Karin Kofler ist Geschäftsführerin der Zuger Wirtschaftskammer und freischaffende Publizistin.

Dass eine US-Präsidentschaftswahl die Gemütslage der Menschen bis in die Niederungen des Alltags derart beeinflusst, irritiert. Das mulmige Gefühl, das der Kantersieg von Trump bei sehr vielen Menschen auslöst, wird aktuell noch verstärkt durch das Trauerspiel in Deutschland mit der gescheiterten Ampel. Man würde sich in einer solchen Situation eine charismatische Persönlichkeit wie Helmut Schmidt an der Spitze der grössten Wirtschaftsmacht Europas wünschen, die Sicherheit versprüht.

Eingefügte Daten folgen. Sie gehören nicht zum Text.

This is an optimization exercise on Yosys and OpenROAD, whose aim is small area, a short achievable clock period and few clock cycles, not a production implementation. At most, simulation tests tie the RTL to the original design; equivalence was not proved. Power figures rest on the tool's default switching activity, not on a simulated workload.

## uc32_alu
module uc32_alu (
    input  wire        clk,
    input  wire        rst,           
    input  wire        in_valid,
    output wire        in_ready,
    input  wire [10:0] in_fn,
    input  wire [31:0] in_a,
    input  wire [31:0] in_b,
    output reg         out_valid,
    output reg  [31:0] out_result,
    output reg         out_illegal
);
export LEC_CHECK = 0
export CAP_MARGIN = 20
export CORE_MARGIN = 2
export CORE_UTILIZATION = 40
export PLACE_DENSITY = 0.6
export SETUP_SLACK_MARGIN = 3.5
export SLEW_MARGIN = 20
create_clock -name core_clock -period 8.0 [get_ports {clk}]
run.sh (not shown) runs the stock make flow with config.mk's settings and CLKGATE_MAP_FILE= SYNTH_SCRIPT=/design/flow/synth_recipe.tcl, a recipe that flattens the netlist after the stock synthesis.
Then changed:
--- a/flow/design.v
+++ b/flow/design.v
@@ -121,20 +121,16 @@
     wire [4:0]  eB    = (!mul_sg && B[31]) ? 5'd16 : {1'b0, cB[4:1]};
     wire        aM    = eA < eB;          
     wire [4:0]  nk1   = aM ? eA : eB;
     wire        selA  = p_exec ? aM : 1'b1;
     wire [31:0] msrc  = selA ? A : B[31:0];
     wire [31:0] mcand = selA ? B[31:0] : A;
-    wire        fA    = mul_sg & A[31];
-    wire        fB    = mul_sg & B[31];
-    wire [36:0] aext  = {{4{fA}}, A, 1'b0};
-    wire [36:0] bext  = {{4{fB}}, B[31:0], 1'b0};
-    wire [4:0]  aidx  = p_exec ? eA : (cnt - 5'd1);
-    wire [2:0]  dA    = aext[{aidx, 1'b0} +: 3];
-    wire [2:0]  dB    = bext[{eB, 1'b0} +: 3];
-    wire [2:0]  dnext = booth(selA ? dA : dB);
+    wire        mfil  = mul_sg & msrc[31];
+    wire [36:0] mext  = {{4{mfil}}, msrc, 1'b0};
+    wire [4:0]  didx  = p_exec ? nk1 : (cnt - 5'd1);
+    wire [2:0]  dnext = booth(mext[{didx, 1'b0} +: 3]);
     wire [5:0] d0 = {1'b0, cA} - {1'b0, cB};
     reg  [4:0] ds;
     always @(*) begin
         if (bzf || (!div_sg && B[31]))
             ds = 5'd0;                                    
         else if (!div_sg && A[31])
Effect: Count of clock-buffer cells in the layout stays the same. Worst setup slack gets worse by 0.15 ns. Sequential power hardly moves. Power goes up by 3.9%. Final area goes down by 1.5%. Utilization stays flat. Cell count goes up by 0.66%. Combinational power goes up by about 6%. Routed wire length goes up by 2.7%.
No functional check of the RTL was part of any run of this note.
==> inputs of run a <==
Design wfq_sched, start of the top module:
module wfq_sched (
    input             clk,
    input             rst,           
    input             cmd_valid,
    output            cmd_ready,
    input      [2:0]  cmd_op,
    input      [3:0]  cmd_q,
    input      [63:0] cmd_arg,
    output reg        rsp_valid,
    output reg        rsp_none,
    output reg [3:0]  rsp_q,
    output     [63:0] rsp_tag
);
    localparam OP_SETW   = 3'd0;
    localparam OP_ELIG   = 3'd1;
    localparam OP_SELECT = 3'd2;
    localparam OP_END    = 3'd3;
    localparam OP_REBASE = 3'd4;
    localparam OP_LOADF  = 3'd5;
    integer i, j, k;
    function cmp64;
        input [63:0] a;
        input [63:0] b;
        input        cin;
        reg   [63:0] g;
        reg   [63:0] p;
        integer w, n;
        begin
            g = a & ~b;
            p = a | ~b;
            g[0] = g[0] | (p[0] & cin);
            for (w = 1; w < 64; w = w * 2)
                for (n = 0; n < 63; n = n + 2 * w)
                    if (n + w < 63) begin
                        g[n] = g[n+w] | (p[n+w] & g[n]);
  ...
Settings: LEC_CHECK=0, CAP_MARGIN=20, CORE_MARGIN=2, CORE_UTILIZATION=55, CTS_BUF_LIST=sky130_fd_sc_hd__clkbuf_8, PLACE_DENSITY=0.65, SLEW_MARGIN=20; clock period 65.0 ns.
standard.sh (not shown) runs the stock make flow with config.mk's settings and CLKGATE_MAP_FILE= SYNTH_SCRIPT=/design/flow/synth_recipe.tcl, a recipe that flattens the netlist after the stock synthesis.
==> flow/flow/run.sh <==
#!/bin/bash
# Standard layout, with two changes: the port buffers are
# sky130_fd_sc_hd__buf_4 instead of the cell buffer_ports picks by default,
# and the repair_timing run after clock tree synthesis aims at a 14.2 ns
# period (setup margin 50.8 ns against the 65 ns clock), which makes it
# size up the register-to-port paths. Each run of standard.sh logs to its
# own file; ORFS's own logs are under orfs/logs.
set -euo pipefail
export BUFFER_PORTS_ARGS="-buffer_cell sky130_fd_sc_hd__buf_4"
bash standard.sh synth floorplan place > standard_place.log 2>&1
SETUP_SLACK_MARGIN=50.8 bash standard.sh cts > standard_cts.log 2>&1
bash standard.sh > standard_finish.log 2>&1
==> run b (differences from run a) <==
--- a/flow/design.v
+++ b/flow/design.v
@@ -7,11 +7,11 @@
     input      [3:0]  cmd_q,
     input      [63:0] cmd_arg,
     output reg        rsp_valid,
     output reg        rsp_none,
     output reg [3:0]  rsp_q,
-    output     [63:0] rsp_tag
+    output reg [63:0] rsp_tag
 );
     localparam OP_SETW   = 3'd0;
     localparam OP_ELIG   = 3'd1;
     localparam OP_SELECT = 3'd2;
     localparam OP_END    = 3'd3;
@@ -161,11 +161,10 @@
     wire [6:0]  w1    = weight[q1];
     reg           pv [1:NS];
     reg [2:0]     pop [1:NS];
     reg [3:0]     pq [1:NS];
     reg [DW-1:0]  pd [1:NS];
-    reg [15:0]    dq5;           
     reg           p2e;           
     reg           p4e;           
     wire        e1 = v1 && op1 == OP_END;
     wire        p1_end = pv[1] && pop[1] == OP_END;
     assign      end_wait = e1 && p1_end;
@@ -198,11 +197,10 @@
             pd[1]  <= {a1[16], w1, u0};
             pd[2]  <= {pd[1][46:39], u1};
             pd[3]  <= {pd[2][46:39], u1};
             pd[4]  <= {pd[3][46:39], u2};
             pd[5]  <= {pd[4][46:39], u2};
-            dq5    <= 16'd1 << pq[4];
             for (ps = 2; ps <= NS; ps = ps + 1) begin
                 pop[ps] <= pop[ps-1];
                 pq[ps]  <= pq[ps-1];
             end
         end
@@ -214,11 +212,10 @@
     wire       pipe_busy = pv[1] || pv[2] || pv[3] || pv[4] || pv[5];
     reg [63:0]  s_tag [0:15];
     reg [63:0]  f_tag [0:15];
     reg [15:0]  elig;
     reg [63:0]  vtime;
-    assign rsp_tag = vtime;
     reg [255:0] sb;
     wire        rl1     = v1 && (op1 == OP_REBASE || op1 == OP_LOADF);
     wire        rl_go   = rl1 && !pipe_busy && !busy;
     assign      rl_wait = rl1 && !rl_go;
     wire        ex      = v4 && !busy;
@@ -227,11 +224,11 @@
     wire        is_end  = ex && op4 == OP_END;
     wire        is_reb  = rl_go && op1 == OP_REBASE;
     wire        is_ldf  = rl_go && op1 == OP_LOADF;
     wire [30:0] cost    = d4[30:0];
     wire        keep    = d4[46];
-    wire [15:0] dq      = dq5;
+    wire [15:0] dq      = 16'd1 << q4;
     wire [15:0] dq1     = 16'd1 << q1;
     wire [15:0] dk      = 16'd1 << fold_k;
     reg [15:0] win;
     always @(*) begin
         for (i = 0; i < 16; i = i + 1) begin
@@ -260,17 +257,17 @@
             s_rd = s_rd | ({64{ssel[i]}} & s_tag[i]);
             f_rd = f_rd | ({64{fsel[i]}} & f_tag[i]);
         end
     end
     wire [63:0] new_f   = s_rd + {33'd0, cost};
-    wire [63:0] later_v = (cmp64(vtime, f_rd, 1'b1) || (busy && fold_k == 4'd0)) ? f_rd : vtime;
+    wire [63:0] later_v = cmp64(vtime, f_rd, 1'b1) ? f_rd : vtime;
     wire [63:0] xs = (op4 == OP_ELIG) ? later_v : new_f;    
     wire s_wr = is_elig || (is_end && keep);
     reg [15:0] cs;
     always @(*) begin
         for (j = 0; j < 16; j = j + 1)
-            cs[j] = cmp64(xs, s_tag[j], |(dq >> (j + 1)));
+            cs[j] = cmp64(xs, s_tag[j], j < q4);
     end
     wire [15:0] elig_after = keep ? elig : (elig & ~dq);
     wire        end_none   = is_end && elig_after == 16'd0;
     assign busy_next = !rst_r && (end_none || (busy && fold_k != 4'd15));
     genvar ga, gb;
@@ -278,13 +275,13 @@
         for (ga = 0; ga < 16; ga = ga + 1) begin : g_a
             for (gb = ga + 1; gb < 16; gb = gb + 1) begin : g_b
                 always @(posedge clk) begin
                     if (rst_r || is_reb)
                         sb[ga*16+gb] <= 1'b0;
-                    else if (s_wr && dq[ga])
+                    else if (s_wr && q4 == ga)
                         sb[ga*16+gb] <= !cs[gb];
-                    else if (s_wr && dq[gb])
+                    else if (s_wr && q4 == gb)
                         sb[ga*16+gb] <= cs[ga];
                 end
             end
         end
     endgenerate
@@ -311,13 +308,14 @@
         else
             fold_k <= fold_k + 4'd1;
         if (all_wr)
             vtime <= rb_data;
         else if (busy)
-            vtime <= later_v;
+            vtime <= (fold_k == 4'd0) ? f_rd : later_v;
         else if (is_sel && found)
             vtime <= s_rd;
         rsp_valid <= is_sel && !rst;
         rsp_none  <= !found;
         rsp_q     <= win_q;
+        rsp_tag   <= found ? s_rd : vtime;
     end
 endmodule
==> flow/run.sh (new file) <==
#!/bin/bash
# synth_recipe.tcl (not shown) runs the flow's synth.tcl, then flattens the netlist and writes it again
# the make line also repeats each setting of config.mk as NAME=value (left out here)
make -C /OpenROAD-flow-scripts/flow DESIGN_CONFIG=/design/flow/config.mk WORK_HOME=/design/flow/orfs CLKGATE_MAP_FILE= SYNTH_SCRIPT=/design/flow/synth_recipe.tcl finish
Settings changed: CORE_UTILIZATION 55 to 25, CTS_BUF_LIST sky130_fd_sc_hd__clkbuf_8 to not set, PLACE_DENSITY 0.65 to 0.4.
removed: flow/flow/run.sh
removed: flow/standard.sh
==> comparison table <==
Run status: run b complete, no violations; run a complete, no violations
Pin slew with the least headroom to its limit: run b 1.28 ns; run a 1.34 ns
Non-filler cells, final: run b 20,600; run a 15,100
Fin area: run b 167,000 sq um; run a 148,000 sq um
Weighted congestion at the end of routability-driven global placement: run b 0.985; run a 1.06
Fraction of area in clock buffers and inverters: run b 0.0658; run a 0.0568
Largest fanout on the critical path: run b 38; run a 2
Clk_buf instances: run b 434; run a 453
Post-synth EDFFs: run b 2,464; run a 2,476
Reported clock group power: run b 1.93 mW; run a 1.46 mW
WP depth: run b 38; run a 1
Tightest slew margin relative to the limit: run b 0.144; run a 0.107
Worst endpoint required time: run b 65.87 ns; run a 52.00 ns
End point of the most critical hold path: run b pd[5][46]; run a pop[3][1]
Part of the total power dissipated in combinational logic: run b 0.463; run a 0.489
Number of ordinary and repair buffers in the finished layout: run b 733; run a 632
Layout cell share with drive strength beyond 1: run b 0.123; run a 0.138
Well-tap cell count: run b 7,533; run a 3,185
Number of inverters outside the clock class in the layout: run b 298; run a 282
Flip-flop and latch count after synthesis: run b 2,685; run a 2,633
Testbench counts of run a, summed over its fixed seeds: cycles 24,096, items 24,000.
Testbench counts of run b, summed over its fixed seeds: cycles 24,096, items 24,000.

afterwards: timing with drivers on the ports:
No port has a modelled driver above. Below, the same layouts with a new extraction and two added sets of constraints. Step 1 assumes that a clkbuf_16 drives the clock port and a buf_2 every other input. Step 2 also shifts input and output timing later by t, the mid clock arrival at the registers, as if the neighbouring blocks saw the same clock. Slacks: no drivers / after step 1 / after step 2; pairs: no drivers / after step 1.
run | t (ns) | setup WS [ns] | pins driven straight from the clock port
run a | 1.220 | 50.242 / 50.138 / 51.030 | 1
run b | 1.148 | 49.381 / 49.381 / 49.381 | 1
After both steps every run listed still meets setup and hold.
From an optimization exercise on the open Yosys and OpenROAD flow, aimed at small area, a short achievable clock period and few clock cycles per item; shortcuts taken in it are not production practice.
The RTL was checked by simulation tests, not by an equivalence proof against the original design.

==> juniper <==
Design geo_corr, start of the top module:
module geo_corr (
    input  wire         clk,
    input  wire         rst,
    input  wire [31:0]  a0, a1, a2,
    input  wire [31:0]  b0, b1, b2,
    input  wire [31:0]  zofs, zgain,
    input  wire [31:0]  fxmin, fymin, fxmax, fymax,
    input  wire         in_valid,
    output reg          in_ready,
    input  wire [31:0]  in_x, in_y, in_z,
    output reg          out_valid,
    output reg  [31:0]  out_x, out_y, out_z,
    output reg  [2:0]   out_sat,
    output wire         mem_req,
    output wire [12:0]  mem_addr,
    input  wire [95:0]  mem_rdata
);
==> flow/config.mk <==
export PLATFORM = sky130hd
export DESIGN_NAME = geo_corr
export DESIGN_NICKNAME = geo_corr
export VERILOG_FILES = /design/flow/design.v
export SDC_FILE = /design/flow/constraint.sdc
export NUM_CORES = 8
export LEC_CHECK = 0
export ABC_AREA = 1
export CAP_MARGIN = 20
export CORE_MARGIN = 2
export CORE_UTILIZATION = 40
export PLACE_DENSITY = 0.6
export SLEW_MARGIN = 20
==> flow/constraint.sdc <==
create_clock -name core_clock -period 22.0 [get_ports {clk}]
set_input_delay 4.4000 -clock core_clock [delete_from_list [all_inputs] [get_ports {clk}]]
set_output_delay 4.4000 -clock core_clock [all_outputs]
set_load 0.01 [all_outputs]
standard.sh (not shown) runs the stock make flow with config.mk's settings and CLKGATE_MAP_FILE= SYNTH_SCRIPT=/design/flow/synth_recipe.tcl, a recipe that flattens the netlist after the stock synthesis.
==> flow/flow/run.sh <==
#!/bin/bash
# Layout: the standard ORFS flow (standard.sh: unchanged synthesis and steps, the design's
# clock and constraints), with two optimisation settings passed to it:
#  - the buffers that buffer_ports puts on every input and output port are
#    sky130_fd_sc_hd__buf_2 instead of the flow's default (a 10 um2 delay buffer);
#  - repair_timing aims for 16 ns of setup slack, so that it shortens the critical paths
#    (the clock period stays the design's).
set -euo pipefail
export BUFFER_PORTS_ARGS="-buffer_cell sky130_fd_sc_hd__buf_2"
export SETUP_SLACK_MARGIN=16
bash standard.sh > standard.log 2>&1
==> inputs of harbor, as changes to juniper <==
==> flow/run.sh (new file) <==
#!/bin/bash
# synth_recipe.tcl (not shown) runs the flow's synth.tcl, then flattens the netlist and writes it again
# the make line also repeats each setting of config.mk as NAME=value (left out here)
make -C /OpenROAD-flow-scripts/flow DESIGN_CONFIG=/design/flow/config.mk WORK_HOME=/design/flow/orfs CLKGATE_MAP_FILE= SYNTH_SCRIPT=/design/flow/synth_recipe.tcl finish
removed: flow/flow/run.sh
removed: flow/standard.sh
==> comparison <==
harbor completed without violations. juniper finished clean. Of harbor and juniper, juniper has the higher first-iteration DRC count (gap 2.3%, measured against juniper). Of harbor and juniper, harbor has the higher design area (gap 0.69%, measured against juniper). In juniper the maximum frequency is higher than in harbor, by 17%. Between juniper and harbor, the lower worst setup slack is in harbor (gap 1.1 ns). Between harbor and juniper, the lower routed wire length is in juniper (gap about 0.8%, measured against juniper). Against harbor, the sequential share of layout area of juniper is higher by 0.17 points. Between juniper and harbor, the lower cell count is in harbor (gap 0.23%, measured against harbor). Flip-flop and latch count is the same in juniper and harbor.
Testbench counts of juniper, summed over its fixed seeds: cycles 33,568, items 2,048.
Testbench counts of harbor, summed over its fixed seeds: cycles 33,568, items 2,048.
This is an optimization exercise on Yosys and OpenROAD, whose aim is small area, a short achievable clock period and few clock cycles per item, not a production implementation.
In this exercise RTL edits were held to simulation tests only and were not proved equivalent to the original.

run A:
## aes128_core
module aes128_core (
    input  wire         clk,
    input  wire         rst,         
    input  wire         in_valid,
    output wire         in_ready,
    input  wire [127:0] key,
    input  wire [127:0] block_in,
    output reg          out_valid,
    output wire [127:0] block_out
);
For scale: about 890 flip-flops, about 52,000 um^2 of cells after synthesis.
export LEC_CHECK = 0
export ABC_AREA = 1
export CAP_MARGIN = 20
export CORE_MARGIN = 2
export CORE_UTILIZATION = 45
export GPL_TIMING_DRIVEN = 1
export PLACE_DENSITY = 0.6
export SLEW_MARGIN = 20
create_clock -name core_clock -period 10.0 [get_ports {clk}]
standard.sh (not shown) runs the stock make flow with config.mk's settings and CLKGATE_MAP_FILE= SYNTH_SCRIPT=/design/flow/synth_recipe.tcl, a recipe that flattens the netlist after the stock synthesis.
==> flow/flow/run.sh <==
#!/bin/bash
# Layout flow: the standard flow (standard.sh) with three changes.
# - Synthesis is the standard synthesis script (synth_recipe.tcl, ORFS's
#   synth.tcl) except that ABC maps the logic with flow/abc_map_area.script,
#   an area-oriented mapping. Registers are mapped before ABC runs, so they
#   are the standard synthesis's, with the same names and cells.
# - The input and output port buffers are sky130_fd_sc_hd__buf_2 cells rather
#   than the delay buffer that buffer_ports picks by default. Every port still
#   gets its own buffer.
# - Timing repair aims for a setup slack of at least 6.4 ns at the design's
#   10 ns clock, so that the resizer speeds up the critical paths; the clock
#   and the constraints are the design's, unchanged.
set -euo pipefail
here=$(pwd)
# synth.tcl with the ABC script replaced right after the preamble sets it
sed "s#^source \$::env(SCRIPTS_DIR)/synth_preamble.tcl\$#&\nset abc_args [lreplace \$abc_args 1 1 $here/flow/abc_map_area.script]#" \
  "$FLOW_HOME/scripts/synth.tcl" > my_synth_body.tcl
grep -q "abc_map_area.script" my_synth_body.tcl
sed "s#^source \$::env(SCRIPTS_DIR)/synth.tcl\$#source $here/my_synth_body.tcl#" synth_recipe.tcl > my_synth.tcl
grep -q "my_synth_body.tcl" my_synth.tcl
sed "s#SYNTH_SCRIPT=[^ ]*#SYNTH_SCRIPT=$here/my_synth.tcl#" standard.sh > my_standard.sh
grep -q "my_synth.tcl" my_standard.sh
export BUFFER_PORTS_ARGS="-buffer_cell sky130_fd_sc_hd__buf_2"
export SETUP_SLACK_MARGIN=6.4
bash my_standard.sh > standard_flow.log 2>&1
==> flow/flow/abc_map_area.script <==
strash
dch
map -a
topo
stime -c
buffer -c
upsize -c
dnsize -c
Testbench counts of run A, summed over its fixed seeds: cycles 32,024, blocks 3,200.
Context: an optimization exercise on an open-source flow, tuned for small area, a short achievable clock period and few clock cycles per item. The choices shown serve that exercise and are no tape-out recipe.
In this exercise RTL edits were held to simulation tests only and were not proved equivalent to the original.

<file path="design/flow/run.sh">
#!/bin/bash
# synth_recipe.tcl (not shown) runs the flow's synth.tcl, then flattens the netlist and writes it again
# the make line also repeats each setting of config.mk as NAME=value (left out here)
make -C /OpenROAD-flow-scripts/flow DESIGN_CONFIG=/design/flow/config.mk WORK_HOME=/design/flow/orfs CLKGATE_MAP_FILE= SYNTH_SCRIPT=/design/flow/synth_recipe.tcl finish
</file>
<file path="design/flow/config.mk">
export PLATFORM = sky130hd
export DESIGN_NAME = plate_backend
export DESIGN_NICKNAME = plate_backend
export VERILOG_FILES = /design/flow/design.v
export SDC_FILE = /design/flow/constraint.sdc
export NUM_CORES = 4
export LEC_CHECK = 0
export CAP_MARGIN = 20
export CORE_MARGIN = 2
export CORE_UTILIZATION = 40
export CTS_BUF_LIST = sky130_fd_sc_hd__clkbuf_4 sky130_fd_sc_hd__clkbuf_8 sky130_fd_sc_hd__clkbuf_16
export CTS_CLUSTER_DIAMETER = 80
export CTS_CLUSTER_SIZE = 24
export PLACE_DENSITY = 0.6
export SETUP_SLACK_MARGIN = 5
export SLEW_MARGIN = 20
export TNS_END_PERCENT = 5
</file>
<file path="design/flow/constraint.sdc">
create_clock -name core_clock -period 11.0 [get_ports {clk}]
set_input_delay 2.2000 -clock core_clock [delete_from_list [all_inputs] [get_ports {clk}]]
set_output_delay 2.2000 -clock core_clock [all_outputs]
set_load 0.01 [all_outputs]
</file>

Stattdessen sieht man ein zerrissenes Deutschland mit einem gescheiterten Kanzler und bevorstehenden Neuwahlen. Rundherum in Europa siehts auch nicht viel besser aus.

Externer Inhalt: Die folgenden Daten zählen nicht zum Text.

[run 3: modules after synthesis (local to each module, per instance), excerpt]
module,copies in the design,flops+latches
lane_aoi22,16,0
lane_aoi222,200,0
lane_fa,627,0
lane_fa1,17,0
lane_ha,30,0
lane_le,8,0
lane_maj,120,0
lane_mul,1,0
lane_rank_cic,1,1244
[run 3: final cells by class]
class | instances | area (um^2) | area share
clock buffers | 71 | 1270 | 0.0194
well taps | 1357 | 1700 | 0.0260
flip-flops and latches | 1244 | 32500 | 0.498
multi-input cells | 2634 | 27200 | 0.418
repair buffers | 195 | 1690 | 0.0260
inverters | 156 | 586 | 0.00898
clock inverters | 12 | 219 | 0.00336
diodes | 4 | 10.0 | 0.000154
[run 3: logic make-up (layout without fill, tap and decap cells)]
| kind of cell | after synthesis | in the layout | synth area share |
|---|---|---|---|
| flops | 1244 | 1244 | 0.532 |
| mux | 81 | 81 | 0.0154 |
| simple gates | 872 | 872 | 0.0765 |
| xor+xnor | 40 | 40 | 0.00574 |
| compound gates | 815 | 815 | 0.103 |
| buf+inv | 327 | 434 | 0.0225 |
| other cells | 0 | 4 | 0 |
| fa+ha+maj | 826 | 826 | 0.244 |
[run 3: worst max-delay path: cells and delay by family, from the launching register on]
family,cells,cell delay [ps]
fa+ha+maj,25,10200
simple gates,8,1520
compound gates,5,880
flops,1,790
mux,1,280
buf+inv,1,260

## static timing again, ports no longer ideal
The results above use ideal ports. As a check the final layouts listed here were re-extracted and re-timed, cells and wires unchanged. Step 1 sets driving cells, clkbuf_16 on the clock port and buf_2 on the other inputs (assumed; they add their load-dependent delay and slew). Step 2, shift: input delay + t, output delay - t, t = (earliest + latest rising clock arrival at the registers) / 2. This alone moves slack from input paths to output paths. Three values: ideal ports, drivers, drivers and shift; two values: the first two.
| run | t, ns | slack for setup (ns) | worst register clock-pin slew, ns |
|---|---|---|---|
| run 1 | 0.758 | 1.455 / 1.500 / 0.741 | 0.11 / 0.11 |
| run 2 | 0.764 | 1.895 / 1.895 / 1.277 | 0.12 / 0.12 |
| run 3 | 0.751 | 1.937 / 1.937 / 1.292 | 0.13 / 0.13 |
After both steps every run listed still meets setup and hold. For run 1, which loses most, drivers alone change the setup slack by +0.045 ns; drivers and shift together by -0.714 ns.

Kurz: Es fehlt an Identifikationsfiguren auf der grossen Politbühne, denen man zutraut, die Welt durch die mannigfaltigen Krisen zu navigieren. Das verunsichert und macht etwas mit einem.  

Für die nächsten Jahre heisst das: Wir müssen uns, wie Kristof es dargelegt, eine persönliche Strategie zulegen, wie wir mit der politischen Grosswetterlage umgehen. Mein Fünfpunkteplan gegen den Donald-Blues lautet aktuell wie folgt: 

1. Ich melde mich von X ab, weil mir das tägliche toxische Getöse von Trump, Musk und Co. nicht guttun wird und keinen Mehrwert schafft.

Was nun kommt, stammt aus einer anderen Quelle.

This design comes from an exercise in tuning for small area, a short achievable clock period and few clock cycles per item on the open sky130 flow, not from production work.
Only simulation tests tie the RTL to the original design; equivalence was not proved.

Design cp2_tally, start of the top module:
module cp2_tally (
    input  wire         clk,
    input  wire         rst,
    input  wire         in_valid,
    output reg          in_ready,
    input  wire         in_meter,
    input  wire [255:0] in_rec,
    input  wire [63:0]  in_len,
    input  wire [1:0]   in_colour,
    input  wire [59:0]  in_now,
    output reg          out_valid,
    input  wire         out_ready,
    output reg  [255:0] out_rec,
    output reg  [1:0]   out_colour,
    output reg          out_bad
);
export LEC_CHECK = 0
export CAP_MARGIN = 20
export CORE_MARGIN = 2
export CORE_UTILIZATION = 40
export SLEW_MARGIN = 20
create_clock -name core_clock -period 22.0 [get_ports {clk}]
standard.sh (not shown) runs the stock make flow with config.mk's settings and CLKGATE_MAP_FILE= SYNTH_SCRIPT=/design/flow/synth_recipe.tcl, a recipe that flattens the netlist after the stock synthesis.
==> flow/flow/run.sh <==
#!/bin/bash
# The standard layout, with timing repair aiming at a setup slack of 14 ns
# instead of 0 (the clock period and constraints are unchanged).
set -euo pipefail
bash standard.sh SETUP_SLACK_MARGIN=14 finish > layout.log 2>&1
The first run finished with timing, DRC and antenna clean.
Testbench counts at the start, summed over its fixed seeds: cycles 10,409, items 3,200.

2. Ich lese Artikel über Trump nur noch selektiv und halte mich dabei an Experteneinschätzungen, die ich für differenziert halte.

3. Ich treffe mich weniger oft mit Leuten, die mich mit ihrer Weltuntergangsstimmung anstecken, oder wechsle das Thema, wenn sie es tun.

4. Ich versuche, meinen beiden Teenagerkindern («Mami, die Welt ist am A…», sagte mein 18-Jähriger kürzlich) Zuversicht und den Glauben an eine prosperierende Zukunft zu vermitteln.

5. Ich verteidige die Werte und Sichtweisen von Frauen noch stärker.